I don't now recall the exact reason the role went elsewhere though.

They didn't give one. The rumour was that Richardson fell out with the producer cos he only wanted double acts in 'Boom Boom Out Go The Lights'.

Quote: Definitely Tarby @ 2nd August 2018, 11:44 PM

Are you saying that if you were approached with an offer to play with yourself on prime time TV you would decline such a lucrative deal?

Don't encourage me.

Quote: Chappers @ 2nd August 2018, 11:46 PM

Mike was a terrible actor. Apart from that he was fine.

Chris is technically a good actor, but he had no experience of the live circuit, or the squalour they were (however indirectly) trying to convey. Bi-curious coincidence, I've been reliving Happy Families, and he's fine in ep 2.
Glad The Young Ones is finally getting the recognition it deserves.

Mike was, relatively speaking, a very minor character in "The Young Ones". I don't think we can reasonably blame Christopher Ryan for Mike's failure to shine as brightly as his housemates and landlord. Mike wasn't far from being a normal person, while the others were several million times larger than life. I think it's fair to say Christopher Ryan did as much as most other actors could with the script he was given.

The problem with Mike isn't the script, but Ryan's anonymous acting. They needed a foil to work against, like Ringo in that successful group. It's hilarious that Vyv is happy to smash Rik and Neil over the head with randon household appliances, but is very polite when he turns to Mike and even calls him Michael.

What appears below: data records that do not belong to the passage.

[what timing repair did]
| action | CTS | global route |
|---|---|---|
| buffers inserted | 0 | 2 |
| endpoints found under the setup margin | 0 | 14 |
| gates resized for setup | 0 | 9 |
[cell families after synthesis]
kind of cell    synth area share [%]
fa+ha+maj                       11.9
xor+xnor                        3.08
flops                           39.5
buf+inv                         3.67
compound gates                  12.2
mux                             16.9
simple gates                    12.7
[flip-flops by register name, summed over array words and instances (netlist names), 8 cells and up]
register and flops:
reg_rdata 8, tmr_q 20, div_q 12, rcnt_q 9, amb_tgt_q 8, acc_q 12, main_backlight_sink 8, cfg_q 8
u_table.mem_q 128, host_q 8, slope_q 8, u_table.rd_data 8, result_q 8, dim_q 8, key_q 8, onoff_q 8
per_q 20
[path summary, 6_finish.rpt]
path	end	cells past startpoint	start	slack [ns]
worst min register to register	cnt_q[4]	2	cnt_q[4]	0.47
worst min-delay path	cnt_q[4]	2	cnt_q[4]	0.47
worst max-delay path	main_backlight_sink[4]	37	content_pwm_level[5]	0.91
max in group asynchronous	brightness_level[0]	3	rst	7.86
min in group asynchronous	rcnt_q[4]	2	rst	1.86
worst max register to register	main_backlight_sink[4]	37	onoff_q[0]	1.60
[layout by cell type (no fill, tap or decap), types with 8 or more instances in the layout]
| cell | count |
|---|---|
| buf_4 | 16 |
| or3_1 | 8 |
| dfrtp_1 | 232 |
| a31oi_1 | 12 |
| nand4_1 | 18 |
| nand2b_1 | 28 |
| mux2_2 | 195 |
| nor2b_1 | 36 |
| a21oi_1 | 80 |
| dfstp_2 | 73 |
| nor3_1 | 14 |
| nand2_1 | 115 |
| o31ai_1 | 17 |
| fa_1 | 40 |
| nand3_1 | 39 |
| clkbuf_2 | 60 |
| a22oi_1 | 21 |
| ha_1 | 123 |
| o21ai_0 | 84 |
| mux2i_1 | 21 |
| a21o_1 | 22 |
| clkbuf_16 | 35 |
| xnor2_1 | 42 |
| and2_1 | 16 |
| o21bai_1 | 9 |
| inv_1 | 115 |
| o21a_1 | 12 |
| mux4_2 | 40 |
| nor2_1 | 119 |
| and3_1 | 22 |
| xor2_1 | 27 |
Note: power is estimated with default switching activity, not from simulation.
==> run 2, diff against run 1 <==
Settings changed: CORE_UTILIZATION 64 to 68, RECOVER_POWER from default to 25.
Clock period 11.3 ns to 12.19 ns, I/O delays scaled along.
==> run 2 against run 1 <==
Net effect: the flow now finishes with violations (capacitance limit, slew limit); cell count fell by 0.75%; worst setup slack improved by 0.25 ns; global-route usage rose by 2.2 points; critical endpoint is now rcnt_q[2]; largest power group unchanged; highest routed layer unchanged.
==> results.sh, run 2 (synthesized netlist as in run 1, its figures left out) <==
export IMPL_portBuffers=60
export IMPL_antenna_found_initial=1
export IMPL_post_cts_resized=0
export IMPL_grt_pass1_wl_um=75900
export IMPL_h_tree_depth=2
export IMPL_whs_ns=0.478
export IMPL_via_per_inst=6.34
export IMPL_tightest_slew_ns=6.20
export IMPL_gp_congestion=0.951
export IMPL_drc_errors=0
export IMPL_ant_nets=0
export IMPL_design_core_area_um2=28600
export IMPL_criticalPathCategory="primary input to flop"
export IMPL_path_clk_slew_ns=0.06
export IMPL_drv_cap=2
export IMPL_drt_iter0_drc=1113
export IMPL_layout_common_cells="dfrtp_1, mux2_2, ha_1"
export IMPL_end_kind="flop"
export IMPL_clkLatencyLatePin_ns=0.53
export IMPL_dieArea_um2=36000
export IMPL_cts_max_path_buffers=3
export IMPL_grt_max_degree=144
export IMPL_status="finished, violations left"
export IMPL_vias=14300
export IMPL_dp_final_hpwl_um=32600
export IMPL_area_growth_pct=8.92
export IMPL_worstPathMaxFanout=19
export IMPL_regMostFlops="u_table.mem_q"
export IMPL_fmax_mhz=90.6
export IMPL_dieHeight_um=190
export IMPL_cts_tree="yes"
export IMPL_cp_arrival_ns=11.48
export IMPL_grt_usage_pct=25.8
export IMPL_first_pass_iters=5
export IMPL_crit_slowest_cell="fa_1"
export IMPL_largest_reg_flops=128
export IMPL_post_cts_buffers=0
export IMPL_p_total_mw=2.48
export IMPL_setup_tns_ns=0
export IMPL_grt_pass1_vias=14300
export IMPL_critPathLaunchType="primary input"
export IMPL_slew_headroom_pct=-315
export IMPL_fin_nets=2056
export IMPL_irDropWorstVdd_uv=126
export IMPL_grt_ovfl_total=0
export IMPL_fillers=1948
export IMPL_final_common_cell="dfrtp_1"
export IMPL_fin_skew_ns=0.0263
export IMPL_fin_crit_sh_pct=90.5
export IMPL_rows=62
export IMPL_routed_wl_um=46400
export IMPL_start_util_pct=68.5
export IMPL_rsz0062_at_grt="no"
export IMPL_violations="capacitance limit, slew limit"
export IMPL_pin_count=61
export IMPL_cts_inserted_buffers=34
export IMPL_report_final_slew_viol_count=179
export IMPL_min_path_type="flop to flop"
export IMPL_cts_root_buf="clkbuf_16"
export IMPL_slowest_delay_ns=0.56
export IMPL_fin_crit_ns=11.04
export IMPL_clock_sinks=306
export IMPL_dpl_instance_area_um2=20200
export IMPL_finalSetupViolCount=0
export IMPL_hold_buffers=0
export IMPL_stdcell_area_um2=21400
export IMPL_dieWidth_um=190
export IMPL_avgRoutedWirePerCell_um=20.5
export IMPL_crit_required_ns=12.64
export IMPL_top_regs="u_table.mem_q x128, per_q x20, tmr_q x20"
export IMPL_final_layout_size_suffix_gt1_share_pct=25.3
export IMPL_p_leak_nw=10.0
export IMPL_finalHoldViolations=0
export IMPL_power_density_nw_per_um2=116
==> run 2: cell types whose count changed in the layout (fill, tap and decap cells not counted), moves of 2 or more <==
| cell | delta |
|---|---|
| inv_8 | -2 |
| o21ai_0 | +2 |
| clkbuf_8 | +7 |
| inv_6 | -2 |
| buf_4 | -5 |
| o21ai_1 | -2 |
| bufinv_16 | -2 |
### src/hdl/rsp_port.sv
// Redundant serial register port, device end
//
// Summary of operation
// - A frame has exactly 64 clocks; any other length is flagged, and a write of it is dropped.
// - Status byte follows, bit 7 first: parity, ovf, unf, dpar, mismatch, -, clk, addr.
// - Status reports the previous frame, including its own parity bit.
// - Last 32 bits carry the data word, MSB first, either direction.
// - Data parity covers only the data word moved.
// - Setting mismatch sets its flag and suppresses any access.
// - Extra clocks on a read give zeros and an error in status.
// - Extra clocks on a write abandon the write and flag an error.
// - Bad clock count flag set when clock count differed from 64.
// - Bad address flag set for blocked or refused accesses.
// - Select high holds the port idle, output undriven, inputs ignored.
// - Reception starts on first serial clock rise after select falls.
// - Safe mode blocks all writes except to the word holding it.
// - Pin reset or reset pattern write halts, clears and starts loading.
// - Load engine fills static state; host loads everything else.
// - Load engine refreshes one managed register per second.
// - Unexpected reset sets a flag and holds interrupt low until cleared.
// - DIO pins undriven after reset until individually configured.
// - Supply code: 00 good, 01 between thresholds, 11 below low.
// - Interrupt marks end of each accumulation cycle.
`timescale 1ns/1ps
`default_nettype none
`include "rsp_consts.svh"

module rsp_port #(
    parameter int unsigned REFRESH_CYC = `RSP_REFRESH_CYC
) (
    // Clock and reset
    input  wire logic             MCLK_I,
    input  wire logic             ARST_N_I,
    // Serial link
    input  wire logic             PORT_SELECT_N_I,
    input  wire logic             PORT_SCLK_I,
    input  wire logic             PORT_SERIAL_IN_I,
    output var  logic             PORT_SDO_O,
    output var  logic             PORT_SDO_OE_O,
    // Register read
    output var  logic             RD_REQ_O,
    output var  logic [10:0]      RD_ADDR_O,
    input  wire logic             RD_VALID_I,
    input  wire logic [31:0]      RD_DATA_I,
    input  wire logic             RD_ERR_I,
    // Register write
    output var  logic             WR_VALID_O,
    input  wire logic             WR_READY_I,
    output var  rsp_pkg::rsp_wr_t WR_O,
    // System
    input  wire logic             ACC_DONE_I,
    input  wire logic             SUPPLY_WARN_I,
    input  wire logic             SUPPLY_LOW_I,
    output var  logic             INT_N_O,
    output var  logic             SOFT_RESET_O,
    output var  logic             LOAD_START_O,
    output var  logic             REFRESH_TICK_O,
    output var  logic [1:0]       SUPPLY_LEVEL_CODE_O,
    output var  logic [3:0]       DIO_OE_O,
    output var  logic [3:0]       DIO_OUT_O
);

    // ************************************************************
    // Input synchronisers
    // ************************************************************
    logic s_sel1, s_sel2, s_sel3;
    logic s_ck1, s_ck2, s_ck3;
    logic s_di1, s_di2;
    logic s_warn1, s_warn2;
    logic s_low1, s_low2;

    always_ff @(posedge MCLK_I or negedge ARST_N_I) begin
        if (!ARST_N_I) begin
            {s_sel1, s_sel2, s_sel3} <= 3'h7;
            {s_ck1, s_ck2, s_ck3}    <= 3'h0;
            {s_di1, s_di2}           <= 2'h0;
            {s_warn1, s_warn2}       <= 2'h0;
            {s_low1, s_low2}         <= 2'h0;
        end else begin
            {s_sel1, s_sel2, s_sel3} <= {PORT_SELECT_N_I, s_sel1, s_sel2};
            {s_ck1, s_ck2, s_ck3}    <= {PORT_SCLK_I, s_ck1, s_ck2};
            {s_di1, s_di2}           <= {PORT_SERIAL_IN_I, s_di1};
            {s_warn1, s_warn2}       <= {SUPPLY_WARN_I, s_warn1};
            {s_low1, s_low2}         <= {SUPPLY_LOW_I, s_low1};
        end
    end

    logic active;
    logic rise;
    logic fall;
    logic frame_end;

    assign active    = !s_sel2;
    assign rise      = active && s_ck2 && !s_ck3;
    assign fall      = active && !s_ck2 && s_ck3;
    assign frame_end = s_sel2 && !s_sel3;

    // ************************************************************
    // Frame reception
    // ************************************************************
    logic [6:0]  cnt;
    logic [31:0] sh;
    logic [31:0] next_sh;
    logic [10:0] adr;
    logic        dir;
    logic        mis;
    logic        set_ok;

    assign next_sh = {sh[30:0], s_di2};
    assign set_ok  = (next_sh[23:13] == ~next_sh[11:1])
                  && (next_sh[12] == ~next_sh[0]);

    always_ff @(posedge MCLK_I or negedge ARST_N_I) begin
        if (!ARST_N_I) begin
            cnt <= 7'h00;
            sh  <= 32'h00000000;
            adr <= 11'h000;
            dir <= 1'b0;
            mis <= 1'b0;
        end else if (!active) begin
            cnt <= 7'h00;
        end else if (rise) begin
            sh <= next_sh;
            if (cnt != `RSP_CNT_MAX) begin
                cnt <= cnt + 7'h01;
            end
            if (cnt == `RSP_SET_LAST) begin
                adr <= next_sh[23:13];
                dir <= next_sh[12];
                mis <= !set_ok;
            end
        end
    end

    // ************************************************************
    // Local registers and read fetch
    // ************************************************************
    logic        fres;
    logic        acc;
    logic        safe;
    logic [7:0]  dio;
    logic [31:0] mstat_val;
    logic [31:0] ctrl_val;
    logic [31:0] loc_val;
    logic [10:0] rd_adr;
    logic        rd_loc;

    assign mstat_val = {26'h0, SUPPLY_LEVEL_CODE_O, 2'h0, acc, fres};
    assign ctrl_val  = {23'h0, safe, dio};
    assign rd_adr    = next_sh[23:13];
    assign rd_loc    = (rd_adr == `RSP_ADDR_MSTAT) || (rd_adr == `RSP_ADDR_CTRL)
                    || (rd_adr == `RSP_ADDR_RESET);

    always_comb begin
        loc_val = 32'h00000000;
        if (rd_adr == `RSP_ADDR_MSTAT) begin
            loc_val = mstat_val;
        end else if (rd_adr == `RSP_ADDR_CTRL) begin
            loc_val = ctrl_val;
        end
    end

    rsp_pkg::rsp_rd_t rd_st;
    logic [31:0]      rdat;
    logic             rerr;
    logic             unf;
    logic             rd_have;

    assign rd_have = (rd_st == rsp_pkg::RSP_RD_HAVE);

    always_ff @(posedge MCLK_I or negedge ARST_N_I) begin
        if (!ARST_N_I) begin
            rd_st     <= rsp_pkg::RSP_RD_NONE;
            RD_REQ_O  <= 1'b0;
            RD_ADDR_O <= 11'h000;
            rdat      <= 32'h00000000;
            rerr      <= 1'b0;
        end else if (!active) begin
            rd_st    <= rsp_pkg::RSP_RD_NONE;
            RD_REQ_O <= 1'b0;
        end else begin
            RD_REQ_O <= 1'b0;
            unique case (rd_st)
                rsp_pkg::RSP_RD_NONE: begin
                    if (rise && cnt == `RSP_SET_LAST && set_ok && next_sh[12]) begin
                        if (rd_loc) begin
                            rdat  <= loc_val;
                            rerr  <= 1'b0;
                            rd_st <= rsp_pkg::RSP_RD_HAVE;
                        end else begin
                            RD_REQ_O  <= 1'b1;
                            RD_ADDR_O <= rd_adr;
                            rd_st     <= rsp_pkg::RSP_RD_WAIT;
                        end
                    end
                end
                rsp_pkg::RSP_RD_WAIT: begin
                    if (RD_VALID_I) begin
                        rdat  <= RD_DATA_I;
                        rerr  <= RD_ERR_I;
                        rd_st <= rsp_pkg::RSP_RD_HAVE;
                    end
                end
                rsp_pkg::RSP_RD_HAVE: begin
                end
            endcase
        end
    end

    // Read word missing when the data phase begins
    always_ff @(posedge MCLK_I or negedge ARST_N_I) begin
        if (!ARST_N_I) begin
            unf <= 1'b0;
        end else if (!active) begin
            unf <= 1'b0;
        end else if (rise && cnt == `RSP_DATA_FIRST - 7'h01 && dir && !mis && !rd_have) begin
            unf <= 1'b1;
        end
    end

    // ************************************************************
    // Serial output
    // ************************************************************
    rsp_pkg::rsp_stat_t st;

    always_ff @(posedge MCLK_I or negedge ARST_N_I) begin
        if (!ARST_N_I) begin
            PORT_SDO_O    <= 1'b0;
            PORT_SDO_OE_O <= 1'b0;
        end else begin
            PORT_SDO_OE_O <= active;
            if (!active) begin
                PORT_SDO_O <= 1'b0;
            end else if (fall) begin
                if (cnt >= `RSP_STAT_FIRST && cnt < `RSP_DATA_FIRST) begin
                    PORT_SDO_O <= st[~cnt[2:0]];
                end else if (cnt >= `RSP_DATA_FIRST && cnt < `RSP_FRAME_BITS
                             && dir && !mis && !unf && rd_have) begin
                    PORT_SDO_O <= rdat[~cnt[4:0]];
                end else begin
                    PORT_SDO_O <= 1'b0;
                end
            end
        end
    end

    // ************************************************************
    // Frame end: status and write commit
    // ************************************************************
    logic               len_ok;
    logic               set_seen;
    logic               wr_ok;
    logic               wr_blk;
    logic               wr_loc;
    logic               fifo_rdy;
    logic               soft_cmd;
    logic               wr_push;
    rsp_pkg::rsp_wr_t   wr_word;
    rsp_pkg::rsp_stat_t next_st;

    assign len_ok   = (cnt == `RSP_FRAME_BITS);
    assign set_seen = (cnt > `RSP_SET_LAST);
    assign wr_ok    = frame_end && len_ok && !mis && !dir;
    assign wr_blk   = safe && (adr != `RSP_ADDR_CTRL);
    assign wr_loc   = (adr == `RSP_ADDR_MSTAT) || (adr == `RSP_ADDR_CTRL)
                   || (adr == `RSP_ADDR_RESET);
    assign soft_cmd = wr_ok && !wr_blk && adr == `RSP_ADDR_RESET
                   && sh == `RSP_RESET_PATTERN;

    always_comb begin
        next_st         = st;
        next_st.badclk  = !len_ok;
        next_st.mis     = set_seen && mis;
        next_st.unf     = unf;
        next_st.dpar    = dir ? (rd_have && !unf && ^rdat) : ^sh;
        next_st.ovf     = wr_ok && !wr_blk && !wr_loc && !fifo_rdy;
        next_st.rsvd    = 1'b0;
        next_st.badaddr = set_seen && !mis
                       && (dir ? (rd_have && rerr) : (len_ok && wr_blk));
        next_st.spar    = ^{next_st.ovf, next_st.unf, next_st.dpar, next_st.mis,
                            next_st.rsvd, next_st.badclk, next_st.badaddr};
    end

    always_ff @(posedge MCLK_I or negedge ARST_N_I) begin
        if (!ARST_N_I) begin
            st <= '0;
        end else if (frame_end) begin
            st <= next_st;
        end
    end

    always_ff @(posedge MCLK_I or negedge ARST_N_I) begin
        if (!ARST_N_I) begin
            wr_push <= 1'b0;
            wr_word <= '0;
        end else begin
            wr_push <= wr_ok && !wr_blk && !wr_loc && fifo_rdy;
            wr_word <= '{addr: adr, data: sh};
        end
    end

    rsp_fifo2 #(
        .W($bits(rsp_pkg::rsp_wr_t))
    ) u_buf (
        .clk_i      (MCLK_I),
        .arst_n_i   (ARST_N_I),
        .in_valid_i (wr_push),
        .in_ready_o (fifo_rdy),
        .in_data_i  (wr_word),
        .out_valid_o(WR_VALID_O),
        .out_ready_i(WR_READY_I),
        .out_data_o (WR_O)
    );

    // ************************************************************
    // Control, status and reset handling
    // ************************************************************
    always_ff @(posedge MCLK_I or negedge ARST_N_I) begin
        if (!ARST_N_I) begin
            safe <= 1'b0;
            dio  <= `RSP_DIO_RESET;
        end else if (soft_cmd) begin
            safe <= 1'b0;
            dio  <= `RSP_DIO_RESET;
        end else if (wr_ok && !wr_blk && adr == `RSP_ADDR_CTRL) begin
            safe <= sh[`RSP_CTRL_SAFE];
            dio  <= sh[7:0];
        end
    end

    // Pin reset is never expected; host clears by writing one
    always_ff @(posedge MCLK_I or negedge ARST_N_I) begin
        if (!ARST_N_I) begin
            fres <= 1'b1;
        end else if (wr_ok && !wr_blk && adr == `RSP_ADDR_MSTAT
                     && sh[`RSP_MSTAT_FRESET]) begin
            fres <= 1'b0;
        end
    end

    // Accumulation end flag, a new event beats the clear
    always_ff @(posedge MCLK_I or negedge ARST_N_I) begin
        if (!ARST_N_I) begin
            acc <= 1'b0;
        end else if (ACC_DONE_I) begin
            acc <= 1'b1;
        end else if (wr_ok && !wr_blk && adr == `RSP_ADDR_MSTAT
                     && sh[`RSP_MSTAT_ACC]) begin
            acc <= 1'b0;
        end
    end

    always_ff @(posedge MCLK_I or negedge ARST_N_I) begin
        if (!ARST_N_I) begin
            INT_N_O <= 1'b0;
        end else begin
            INT_N_O <= !(fres || acc);
        end
    end

    always_ff @(posedge MCLK_I or negedge ARST_N_I) begin
        if (!ARST_N_I) begin
            SOFT_RESET_O <= 1'b0;
            LOAD_START_O <= 1'b1;
        end else begin
            SOFT_RESET_O <= soft_cmd;
            LOAD_START_O <= soft_cmd;
        end
    end

    // One managed register refreshed per period
    logic [31:0] rcnt;
    logic        rtick;

    assign rtick = (rcnt == REFRESH_CYC - 1);

    always_ff @(posedge MCLK_I or negedge ARST_N_I) begin
        if (!ARST_N_I) begin
            rcnt           <= 32'h00000000;
            REFRESH_TICK_O <= 1'b0;
        end else begin
            REFRESH_TICK_O <= rtick && !soft_cmd;
            if (soft_cmd || rtick) begin
                rcnt <= 32'h00000000;
            end else begin
                rcnt <= rcnt + 32'h00000001;
            end
        end
    end

    always_ff @(posedge MCLK_I or negedge ARST_N_I) begin
        if (!ARST_N_I) begin
            SUPPLY_LEVEL_CODE_O <= `RSP_SUP_OK;
            DIO_OE_O            <= 4'h0;
            DIO_OUT_O           <= 4'h0;
        end else begin
            SUPPLY_LEVEL_CODE_O <= s_low2 ? `RSP_SUP_LOW
                                 : s_warn2 ? `RSP_SUP_WARN : `RSP_SUP_OK;
            for (int i = 0; i < 4; i++) begin
                DIO_OE_O[i]  <= dio[2*i+1];
                DIO_OUT_O[i] <= dio[2*i];
            end
        end
    end
endmodule : rsp_port

`default_nettype wire

### src/hdl/rsp_fifo2.sv
// Two-entry buffer with valid and ready on both sides
`timescale 1ns/1ps
`default_nettype none

module rsp_fifo2 #(
    parameter int unsigned W = 8
) (
    // Clock and reset
    input  wire logic         clk_i,
    input  wire logic         arst_n_i,
    // Fill side
    input  wire logic         in_valid_i,
    output var  logic         in_ready_o,
    input  wire logic [W-1:0] in_data_i,
    // Drain side
    output var  logic         out_valid_o,
    input  wire logic         out_ready_i,
    output var  logic [W-1:0] out_data_o
);

    logic         tail_v;
    logic [W-1:0] tail;
    logic         push;
    logic         pop;

    assign push = in_valid_i && in_ready_o;
    assign pop  = out_valid_o && out_ready_i;

    // Head is the oldest word, tail the second
    always_ff @(posedge clk_i or negedge arst_n_i) begin
        if (!arst_n_i) begin
            out_valid_o <= 1'b0;
            out_data_o  <= '0;
            tail_v      <= 1'b0;
            tail        <= '0;
            in_ready_o  <= 1'b1;
        end else begin
            if (pop) begin
                if (tail_v) begin
                    out_data_o <= tail;
                    tail_v     <= push;
                    in_ready_o <= !push;
                    if (push) begin
                        tail <= in_data_i;
                    end
                end else begin
                    out_valid_o <= push;
                    if (push) begin
                        out_data_o <= in_data_i;
                    end
                end
            end else if (push) begin
                if (!out_valid_o) begin
                    out_valid_o <= 1'b1;
                    out_data_o  <= in_data_i;
                end else begin
                    tail_v     <= 1'b1;
                    tail       <= in_data_i;
                    in_ready_o <= 1'b0;
                end
            end
        end
    end

endmodule : rsp_fifo2

`default_nettype wire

Having seen "Mike" play several other rolls, I would agree with Chappers, he's not the strongest actor and he tends to play himself. But I can see why he was cast, he does have comic timing and his dead pan manner contrasted well with the OTT cheeky performance of the Bottom duo. Question is, who would you have cast as Mike? I would have gone for John Wayne with Ruby Wax as his embarrassing (and younger) mother.